● **Exercise goal**: Every entry needs to be repeated exactly, with nothing left out.

Segment Start: Information given

===== config.mk =====
export PLATFORM = sky130hd
export DESIGN_NAME = hdmi_init_seq
export DESIGN_NICKNAME = d
export VERILOG_FILES = /design/src/rtl/hdmi_init_seq.sv
export SDC_FILE = /design/constraint.sdc
export NUM_CORES = 1
export LEC_CHECK = 0
export BUFFER_PORTS_ARGS = -buffer_cell sky130_fd_sc_hd__buf_4
export CAP_MARGIN = 20
export CORE_AREA = 2 2 81 83
export DETAILED_ROUTE_END_ITERATION = 12
export DIE_AREA = 0 0 83 85
export GPL_TIMING_DRIVEN = 1
export PLACE_DENSITY = 0.55
export REMOVE_ABC_BUFFERS = 1
export SLEW_MARGIN = 0
export SYNTH_ARGS = -nofsm -noshare
export SYNTH_HDL_FRONTEND = slang
export SYNTH_SLANG_ARGS = --single-unit

===== constraint.sdc =====
create_clock -name clk -period 4.64 [get_ports clk]
set_input_delay 0.696 -clock clk [delete_from_list [all_inputs] [get_ports clk]]
set_output_delay 0.696 -clock clk [all_outputs]
set_load 0.05 [all_outputs]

Segment End: Information given

● **Response**:
===== config.mk =====
export PLATFORM = sky130hd
export DESIGN_NAME = hdmi_init_seq
export DESIGN_NICKNAME = d
export VERILOG_FILES = /design/src/rtl/hdmi_init_seq.sv
export SDC_FILE = /design/constraint.sdc
export NUM_CORES = 1
export LEC_CHECK = 0
export BUFFER_PORTS_ARGS = -buffer_cell sky130_fd_sc_hd__buf_4
export CAP_MARGIN = 20
export CORE_AREA = 2 2 81 83
export DETAILED_ROUTE_END_ITERATION = 12
export DIE_AREA = 0 0 83 85
export GPL_TIMING_DRIVEN = 1
export PLACE_DENSITY = 0.55
export REMOVE_ABC_BUFFERS = 1
export SLEW_MARGIN = 0
export SYNTH_ARGS = -nofsm -noshare
export SYNTH_HDL_FRONTEND = slang
export SYNTH_SLANG_ARGS = --single-unit

===== constraint.sdc =====
create_clock -name clk -period 4.64 [get_ports clk]
set_input_delay 0.696 -clock clk [delete_from_list [all_inputs] [get_ports clk]]
set_output_delay 0.696 -clock clk [all_outputs]
set_load 0.05 [all_outputs]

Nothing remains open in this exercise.